Do outro lado, dos 51 deputados do PT de Lula que votaram, apenas dois quiseram manter o veto: Marcon (RS) e Erika Kokay (SP). Na legenda de Bolsonaro, dos 40 presentes, também foram apenas dois contra aumentar o fundo eleitoral para 2022: Paulo Freire Costa (SP) e Policial Katia Sastre (SP).

No Podemos de Moro, dos 10 deputados que votaram, oito foram contra a derrubada do veto. Os únicos favoráveis ao “fundão” turbinado foram José Medeiros (MT) e Bacelar (BA).

Outras siglas que lançaram pré-candidatos ao Palácio do Planalto também foram a favor do fundo eleitoral maior. O MDB, que tem a senadora Simone Tebet (MS), deu 29 votos a favor. No PSDB, de João Doria, apesar de o líder da bancada ter orientado a favor de mais recursos para campanhas, a maioria dos deputados votou contra.

O QUE É O ‘FUNDÃO’

Para 2022, o Fundo Eleitoral foi ampliado para R$ 5,7 bilhões.
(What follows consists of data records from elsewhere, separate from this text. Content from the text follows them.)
What follows belongs to an exercise in optimizing a design on an open flow for small area; a production flow would make more cautious choices. Function was not checked in any run shown here: the RTL went through the layout flow alone. Power and IR drop assume default switching activity.

==> flow/run.sh <==
#!/bin/bash
# The standard layout (standard.sh: ORFS synthesis, floorplan, place,
# CTS, route, finish), with these changes made through the environment that
# ORFS reads:
#  - synthesis maps the logic with the ABC script flow/abc_area.script (a
#    stronger area-oriented mapping; ABC only sees the combinational logic,
#    so the registers are those of the standard synthesis), and leaves the
#    adders to ABC instead of mapping them to fixed full/half adder cells;
#  - the input and output port buffers use the smallest buffer cell;
#  - clock tree synthesis inserts no dummy loads and uses clkbuf_8 buffers.
# The full make output goes to standard.log; ORFS's own per-step logs are
# under orfs/logs/.
set -o pipefail
rm -rf scripts_abc
cp -r "$FLOW_HOME/scripts" scripts_abc
cp flow/abc_area.script scripts_abc/abc_area.script
export SCRIPTS_DIR="$PWD/scripts_abc"
export ABC_AREA=1
export ADDER_MAP_FILE=
export BUFFER_PORTS_ARGS="-buffer_cell sky130_fd_sc_hd__buf_1"
export CTS_ARGS="-sink_clustering_enable -repair_clock_nets -dont_use_dummy_load -buf_list sky130_fd_sc_hd__clkbuf_8"
bash standard.sh > standard.log 2>&1
==> flow/abc_area.script <==
strash
&get -n
&fraig -x
&st
&syn2
&dch -f
&nf -R 1000
&st
&syn2
&dch -f
&nf -R 1000
&put
==> standard.sh <==
#!/bin/bash
# synth_recipe.tcl (not shown) runs the flow's synth.tcl, then flattens the netlist and writes it again
# the make line also repeats each setting of config.mk as NAME=value (left out here)
make -C /OpenROAD-flow-scripts/flow DESIGN_CONFIG=/design/flow/config.mk WORK_HOME=/design/flow/orfs CLKGATE_MAP_FILE= SYNTH_SCRIPT=/design/flow/synth_recipe.tcl "${@:-finish}"
==> config.mk <==
export PLATFORM = sky130hd
export DESIGN_NAME = psk_mod
export DESIGN_NICKNAME = psk_mod
export VERILOG_FILES = /design/flow/design.v
export SDC_FILE = /design/flow/constraint.sdc
export NUM_CORES = 4
export LEC_CHECK = 0
export ABC_AREA = 1
export CAP_MARGIN = 20
export CORE_MARGIN = 2
export CORE_UTILIZATION = 40
export SLEW_MARGIN = 20
==> constraint.sdc <==
create_clock -name core_clock -period 100.0 [get_ports {clk}]
set_input_delay 20.0000 -clock core_clock [delete_from_list [all_inputs] [get_ports {clk}]]
set_output_delay 20.0000 -clock core_clock [all_outputs]
set_load 0.01 [all_outputs]
==> design.v <==
module psk_packer (
    input  wire        clk,
    input  wire        rst,
    input  wire        tok_valid,
    output wire        tok_ready,
    input  wire [2:0]  tok_tag,
    input  wire [15:0] tok_data,
    input  wire        hold,        
    input  wire        pop,
    output wire        q_vis,       
    output wire [2:0]  h_tag,
    output wire [7:0]  h_d
);
    reg [7:0]  acc_q;       
    reg        lz_q;
    reg [3:0]  bi_q;        
    reg [7:0]  s0_q;        
    reg [7:0]  s1_q;        
    reg [2:0]  t1_q;        
    reg        v0_q, v1_q, g_q;
    wire busy     = (bi_q != 4'd15);
    wire q_empty  = !v0_q && !v1_q && !g_q;
    wire is_data  = (tok_tag == 3'd0);
    wire a_empty  = (acc_q == 8'd1);
    wire pk_ok    = !hold && (busy || q_empty);
    wire pk_go    = tok_valid && pk_ok;
    wire pk_b     = is_data & tok_data[bi_q];
    wire pk_shift = pk_go && (is_data || !a_empty);
    wire [7:0] unit = {acc_q[6:0], pk_b};
    wire unit_done = pk_shift && acc_q[7];
    wire pk_stop  = is_data ? ((!pk_b && lz_q) || (bi_q == 4'd0)) : a_empty;
    assign tok_ready = pk_ok && pk_stop;
    wire tok_fire = tok_valid && tok_ready;
    assign q_vis = !busy && !q_empty;
    assign h_tag = v0_q ? 3'd0 : (g_q ? 3'd0 : t1_q);
    assign h_d   = v0_q ? s0_q : (g_q ? 8'd0 : s1_q);
    always @(posedge clk) begin
        if (rst) begin
            acc_q <= 8'd1;
            lz_q  <= 1'b0;
            bi_q  <= 4'd15;
            v0_q  <= 1'b0;
            v1_q  <= 1'b0;
            g_q   <= 1'b0;
        end else begin
            if (pk_go) bi_q <= tok_fire ? 4'd15 : bi_q - 4'd1;
            if (pk_shift) begin
                acc_q <= acc_q[7] ? 8'd1 : unit;
                if (is_data) lz_q <= !pk_b;
            end
            if (unit_done) begin
                if (!v0_q) begin
                    s0_q <= unit;
                    v0_q <= 1'b1;
                    g_q  <= !is_data && (unit[1:0] == 2'b00) && (unit != 8'd0);
                end else begin
                    s1_q <= unit;
                    t1_q <= 3'd0;
                    v1_q <= 1'b1;
                end
            end
            if (pk_go && !is_data && a_empty) begin
                s1_q <= tok_data[7:0];
                t1_q <= tok_tag;
                v1_q <= 1'b1;
            end
            if (pop) begin
                if (v0_q)      v0_q <= 1'b0;
                else if (g_q)  g_q  <= 1'b0;
                else           v1_q <= 1'b0;
            end
        end
    end
endmodule
module psk_pq (
    input  wire        clk,
    input  wire        rst,
    input  wire        start_ok,    
    input  wire [63:7] t,
    output reg  [4:0]  lc_q,        
    output reg         mul_q,       
    output reg  [6:0]  rem_q,       
    output reg         diff_q       
);
    reg [25:0] ce_q, co_q;
    function automatic ge_c14(input [13:0] x, input [13:0] c);
        integer i;
        reg     r;
        begin
            r = 1'b1;
            for (i = 0; i < 14; i = i + 1)
                r = c[i] ? (x[i] & r) : (x[i] | r);
            ge_c14 = r;
        end
    endfunction
    reg        pend_q;
    wire lc0  = (lc_q == 5'd0);
    wire lc5  = (lc_q == 5'd5);
    wire lc25 = (lc_q == 5'd25);
    wire [6:0] rin = lc0 ? {2'b00, t[63:59]} : rem_q;
    wire [31:0] dhi, dlo;
    genvar gi;
    generate
        for (gi = 0; gi < 32; gi = gi + 1) begin : g_dig
            if (gi < 26) begin : g_v
                assign dhi[gi] = t[58 - 2*gi];
                assign dlo[gi] = t[57 - 2*gi];
            end else begin : g_z
                assign dhi[gi] = 1'b0;
                assign dlo[gi] = 1'b0;
            end
        end
    endgenerate
    wire [1:0] dg  = {dhi[lc_q], dlo[lc_q]};
    wire [8:0] v   = {rin, dg};
    wire ge1 = ge_c14({5'd0, v}, 14'd125);
    wire ge2 = ge_c14({5'd0, v}, 14'd250);
    wire ge3 = ge_c14({5'd0, v}, 14'd375);
    wire [1:0] qd  = ge3 ? 2'd3 : ge2 ? 2'd2 : ge1 ? 2'd1 : 2'd0;
    wire [8:0] vr  = v - qd * 9'd125;
    wire real_now  = lc0 ? (!mul_q && start_ok) : pend_q;
    wire dx = (qd[0] ^ ce_q[25]) | (qd[1] ^ co_q[25]);
    always @(posedge clk) begin
        if (rst) begin
            lc_q   <= 5'd0;
            pend_q <= 1'b0;
            mul_q  <= 1'b0;
        end else begin
            lc_q   <= lc25 ? 5'd0 : lc_q + 5'd1;
            pend_q <= real_now && !lc25;
            if (lc25 && pend_q) mul_q <= 1'b1;
            else if (lc5)       mul_q <= 1'b0;
        end
        if (!mul_q) begin
            rem_q  <= vr[6:0];
            diff_q <= lc0 ? dx : (diff_q | dx);
        end
        ce_q <= {ce_q[24:0], real_now ? qd[0] : ce_q[25]};
        co_q <= {co_q[24:0], real_now ? qd[1] : co_q[25]};
    end
endmodule
module psk_sampler (
    input  wire        clk,
    input  wire        rst,
    input  wire        smp_valid,
    output wire        smp_ready,
    input  wire [6:0]  t_lo,        
    input  wire        cancel,
    input  wire [4:0]  lc_q,
    input  wire        mul_q,
    input  wire [6:0]  rem_q,
    input  wire        diff_q,
    input  wire        q_vis,
    input  wire [2:0]  h_tag,
    input  wire [7:0]  h_d,
    output wire        pop,
    output reg         cancel_q,
    output reg  [1:0]  fault_q,
    output reg         res_valid,
    output reg  [7:0]  res_amp,
    output wire        res_phase,
    output reg         res_ack,
    output wire [7:0]  res_handle
);
    localparam [1:0] K_OFF = 2'd0;
    localparam [1:0] K_PRE = 2'd1;
    localparam [1:0] K_TX  = 2'd2;
    localparam [1:0] K_END = 2'd3;
    wire lc0 = (lc_q == 5'd0);
    assign smp_ready = mul_q && (lc_q == 5'd5);
    wire smp_fire = smp_valid && smp_ready;
    function automatic ge_c14(input [13:0] x, input [13:0] c);
        integer i;
        reg     r;
        begin
            r = 1'b1;
            for (i = 0; i < 14; i = i + 1)
                r = c[i] ? (x[i] & r) : (x[i] | r);
            ge_c14 = r;
        end
    endfunction
    reg [1:0] kind_q;
    reg [5:0] c_q;        
    reg [7:0] h_q;        
    reg       phase_q, sn_q, cv_q, fall_q, rise_q;
    assign res_phase  = phase_q;
    assign res_handle = h_q;
    reg [1:0] kind1;
    reg [5:0] c1, c2;
    reg [7:0] h1;
    reg [1:0] flt;
    reg       fire;
    reg       popr;
    reg       need;
    reg       tick, flip, bb, phase2, sn2, fall2, rise2;
    always @* begin
        kind1 = kind_q;
        c1    = c_q;
        h1    = h_q;
        flt   = 2'd0;
        fire  = 1'b0;
        popr  = 1'b0;
        need  = (kind_q == K_TX) ? c_q[3] : c_q[5];
        if (cancel_q) begin
            kind1 = K_OFF;
            c1    = 6'd0;
        end else if (need) begin
            if (kind_q == K_END) begin
                kind1 = K_OFF;
                c1    = 6'd0;
            end else if (q_vis) begin
                popr = 1'b1;
                case (h_tag)
                    3'd0: begin
                        if (kind_q == K_OFF) flt = 2'd2;
                        else begin
                            kind1 = K_TX;
                            h1    = h_d;
                            c1    = (h_d == 8'd0) ? 6'd7 : 6'd0;
                        end
                    end
                    3'd1: begin
                        h1 = h_d;
                        if (kind_q == K_OFF) begin
                            kind1 = K_PRE;
                            c1    = 6'd0;
                        end else fire = 1'b1;
                    end
                    3'd2: begin
                        h1   = h_d;
                        fire = 1'b1;
                    end
                    3'd3: begin
                        h1 = h_d;
                        if (kind_q == K_OFF) begin
                            fire = 1'b1;
                            c1   = 6'd0;
                        end else begin
                            kind1 = K_END;
                            c1    = 6'd0;
                        end
                    end
                    default: flt = 2'd1;
                endcase
            end
        end
        tick   = !cv_q || diff_q;
        c2     = c1;
        phase2 = phase_q;
        sn2    = sn_q;
        fall2  = fall_q;
        rise2  = rise_q;
        flip   = 1'b0;
        bb     = c1[3] ? 1'b0 : h1[3'd7 - c1[2:0]];
        if (tick) begin
            sn2 = !sn_q;
            if (sn_q) begin
                case (kind1)
                    K_PRE, K_END: begin
                        if (!c1[5]) c2 = c1 + 6'd1;
                        if (c1 == 6'd31) fire = 1'b1;
                        flip = 1'b1;
                    end
                    K_TX: begin
                        if (!c1[3]) c2 = c1 + 6'd1;
                        flip = !bb;
                    end
                    default: flip = 1'b0;
                endcase
                phase2 = phase_q ^ flip;
                rise2  = fall_q | flip;
            end else begin
                case (kind1)
                    K_PRE, K_END: fall2 = 1'b1;
                    K_TX:         fall2 = !bb;
                    default:      fall2 = 1'b0;
                endcase
            end
        end
    end
    assign pop = smp_fire && popr;
    wire [13:0] pos   = {rem_q, t_lo};
    wire        lt4k  = !ge_c14(pos, 14'd4000);
    wire        ge12k = ge_c14(pos, 14'd12000);
    wire        in_b  = !sn2;
    wire        dip   = in_b ? (rise2 && lt4k) : (fall2 && ge12k);
    wire [11:0] r     = in_b ? pos[11:0] : (12'd3712 - pos[11:0]);
    wire [12:0] z     = r + 13'd50 * r[3:0];
    wire [2:0]  zk    = ge_c14({1'b0, z}, 14'd4000) ? 3'd5 : ge_c14({1'b0, z}, 14'd3200) ? 3'd4 :
                        ge_c14({1'b0, z}, 14'd2400) ? 3'd3 : ge_c14({1'b0, z}, 14'd1600) ? 3'd2 :
                        ge_c14({1'b0, z}, 14'd800)  ? 3'd1 : 3'd0;
    wire [7:0]  shape = r[11:4] + zk;
    wire [7:0]  base  = dip ? shape : 8'd255;
    wire [5:0]  g     = (kind1 == K_END) ? (6'd32 - c2) : c2;
    wire        full  = (kind1 == K_TX) || g[5];
    wire        off   = (kind1 == K_OFF);
    reg         gbit;
    always @* begin
        case (lc_q[2:0])
            3'd1:    gbit = g[0];
            3'd2:    gbit = g[1];
            3'd3:    gbit = g[2];
            3'd4:    gbit = g[3];
            default: gbit = g[4];
        endcase
    end
    wire [8:0]  asum  = res_amp + ((gbit || full) ? base : 8'd0);
    wire [7:0]  amp   = lc0 ? (full ? base : 8'd0) : (off ? 8'd0 : asum[8:1]);
    always @(posedge clk) begin
        if (rst) begin
            kind_q    <= K_OFF;
            c_q       <= 6'd32;
            phase_q   <= 1'b0;
            sn_q      <= 1'b1;
            cv_q      <= 1'b0;
            fall_q    <= 1'b0;
            rise_q    <= 1'b0;
            cancel_q  <= 1'b0;
            fault_q   <= 2'd0;
            res_valid <= 1'b0;
        end else begin
            res_valid <= smp_fire;
            if (cancel) cancel_q <= 1'b1;
            if (smp_fire) begin
                if (flt != 2'd0) begin
                    fault_q <= flt;
                end else begin
                    kind_q  <= kind1;
                    c_q     <= c2;
                    h_q     <= h1;
                    phase_q <= phase2;
                    sn_q    <= sn2;
                    cv_q    <= 1'b1;
                    fall_q  <= fall2;
                    rise_q  <= rise2;
                end
            end
        end
        res_amp <= amp;
        res_ack <= fire;
    end
endmodule
module psk_mod (
    input  wire        clk,
    input  wire        rst,
    input  wire        tok_valid,
    output wire        tok_ready,
    input  wire [2:0]  tok_tag,
    input  wire [15:0] tok_data,
    input  wire        cancel,
    input  wire        smp_valid,
    output wire        smp_ready,
    input  wire [63:0] smp_t,
    output wire        res_valid,
    output wire [7:0]  res_amp,
    output wire        res_phase,
    output wire [31:0] res_freq,
    output wire        res_ack,
    output wire [7:0]  res_handle,
    output wire [1:0]  fault
);
    assign res_freq = 32'd1000;
    wire        cancelled;
    wire        q_vis;
    wire [2:0]  h_tag;
    wire [7:0]  h_d;
    wire        pop;
    wire [4:0]  lc;
    wire        mul;
    wire [6:0]  rem;
    wire        diff;
    psk_packer u_packer (
        .clk       (clk),
        .rst       (rst),
        .tok_valid (tok_valid),
        .tok_ready (tok_ready),
        .tok_tag   (tok_tag),
        .tok_data  (tok_data),
        .hold      (cancelled || (fault != 2'd0) || mul),
        .pop       (pop),
        .q_vis     (q_vis),
        .h_tag     (h_tag),
        .h_d       (h_d)
    );
    psk_pq u_div (
        .clk      (clk),
        .rst      (rst),
        .start_ok (smp_valid && (fault == 2'd0)),
        .t        (smp_t[63:7]),
        .lc_q     (lc),
        .mul_q    (mul),
        .rem_q    (rem),
        .diff_q   (diff)
    );
    psk_sampler u_sampler (
        .clk        (clk),
        .rst        (rst),
        .smp_valid  (smp_valid),
        .smp_ready  (smp_ready),
        .t_lo       (smp_t[6:0]),
        .cancel     (cancel),
        .lc_q       (lc),
        .mul_q      (mul),
        .rem_q      (rem),
        .diff_q     (diff),
        .q_vis      (q_vis),
        .h_tag      (h_tag),
        .h_d        (h_d),
        .pop        (pop),
        .cancel_q   (cancelled),
        .fault_q    (fault),
        .res_valid  (res_valid),
        .res_amp    (res_amp),
        .res_phase  (res_phase),
        .res_ack    (res_ack),
        .res_handle (res_handle)
    );
endmodule
==> results of run 1 <==
[stage by stage]
stage,cell area [sq um],setup WS (ns)
after floorplan,7240,58.80
after global placement,7750,58.41
after detailed placement,7750,58.41
after CTS,7990,58.40
after global routing,8000,58.23
final,8000,58.39
[cell type report]
type                            instances  area share [%]
Clock buffer                           17            2.93
Multi-Input combinational cell        683            48.2
Timing Repair Buffer                  118            5.90
Sequential cell                       136            38.4
Inverter                               22            1.03
Tap cell                              225            3.52
[power breakdown]
part | internal, W | total, W | leakage [nW] | switching (W)
registers | 0.0000664 | 0.0000713 | 1.15 | 0.00000487
clock network | 0.0000149 | 0.0000320 | 0.122 | 0.0000171
logic | 0.0000192 | 0.0000473 | 1.66 | 0.0000281
total | 0.000101 | 0.000151 | 2.94 | 0.0000501
[cells in the final DEF, fill, tap and decap left out, types with 32 or more instances in the layout]
cell / Yosys / layout
sky130_fd_sc_hd__a21oi_1: 61 / 61
sky130_fd_sc_hd__buf_1: 0 / 109
sky130_fd_sc_hd__conb_1: 2 / 32
sky130_fd_sc_hd__dfxtp_1: 101 / 101
sky130_fd_sc_hd__edfxtp_1: 35 / 35
sky130_fd_sc_hd__nand2_1: 71 / 71
sky130_fd_sc_hd__nor2_1: 139 / 139
sky130_fd_sc_hd__nor3_1: 39 / 39
sky130_fd_sc_hd__o21ai_0: 58 / 58
sky130_fd_sc_hd__xnor2_1: 41 / 41
[per-layer routing]
metal,vias up,wire length [um],GRT usage [%]
met5,-,0,0
met4,0,154,5.15
met3,13,1130,4.27
met2,197,8170,31.1
met1,2928,8810,28.1
li1,3258,-,-
[logic make-up after synthesis]
logic type / Yosys count / share of synthesized area (%)
AOI/OAI and AO/OA: 234 / 20.4
xor gates and xnor gates: 59 / 7.25
other: 2 / 0.105
DFF: 136 / 43.1
adders and majority gates: 4 / 0.562
buffers and inverters: 54 / 4.53
and+or+nand+nor: 339 / 21.7
muxes: 15 / 2.30
[state kept, by name, summed over array words and instances (netlist names), 2 cells and up]
| register | flops |
|---|---|
| u_packer.acc_q | 8 |
| u_div.ce_q | 26 |
| u_sampler.h_q | 8 |
| u_sampler.c_q | 6 |
| u_packer.s1_q | 8 |
| u_sampler.kind_q | 2 |
| u_div.co_q | 26 |
| u_sampler.res_amp | 8 |
| u_div.lc_q | 5 |
| u_packer.t1_q | 3 |
| u_packer.bi_q | 4 |
| u_packer.s0_q | 8 |
| u_div.rem_q | 7 |
| u_sampler.fault_q | 2 |
[worst max-delay path by stage]
| stage | start | endpoint | slack, ns | cells past startpoint |
|---|---|---|---|---|
| CTS | tok_data[7] | tok_ready | 58.40 | 11 |
| global placement | tok_data[1] | tok_ready | 58.41 | 11 |
| global route | tok_data[7] | tok_ready | 58.23 | 11 |
| detailed placement | tok_data[7] | tok_ready | 58.41 | 11 |
| finish | tok_data[7] | tok_ready | 58.39 | 11 |
| floorplan | tok_data[15] | tok_ready | 58.80 | 9 |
O valor que deve ser repassado para o Fundo foi aprovado durante a votação no Congresso Nacional do Projeto de Lei de Diretrizes Orçamentárias (LDO) – a lei que define as metas e prioridades de gastos do governo para o ano seguinte. Em 2021, o PL criou uma nova fórmula para calcular o montante repassado ao Fundo – com o novo calculo, o valor passou de R$ 2 bilhões, em 2020, para os R$ 5,7 bilhões, para 2022.

O fundo eleitoral, cujo nome oficial é Fundo Especial de Financiamento de Campanha (FEFC), é um “fundo público destinado ao financiamento das campanhas eleitorais dos candidatos”, segundo definição do TSE. Alimentado com dinheiro do Tesouro Nacional, ele é distribuído aos partidos políticos para que estes possam financiar suas campanhas nas eleições.

O fundo eleitoral não deve ser confundido com o fundo partidário. O segundo existe desde 1965 e serve para bancar as atividades corriqueiras dos partidos. Já o FEFC foi criado em 2017 pela Lei nº 13.487.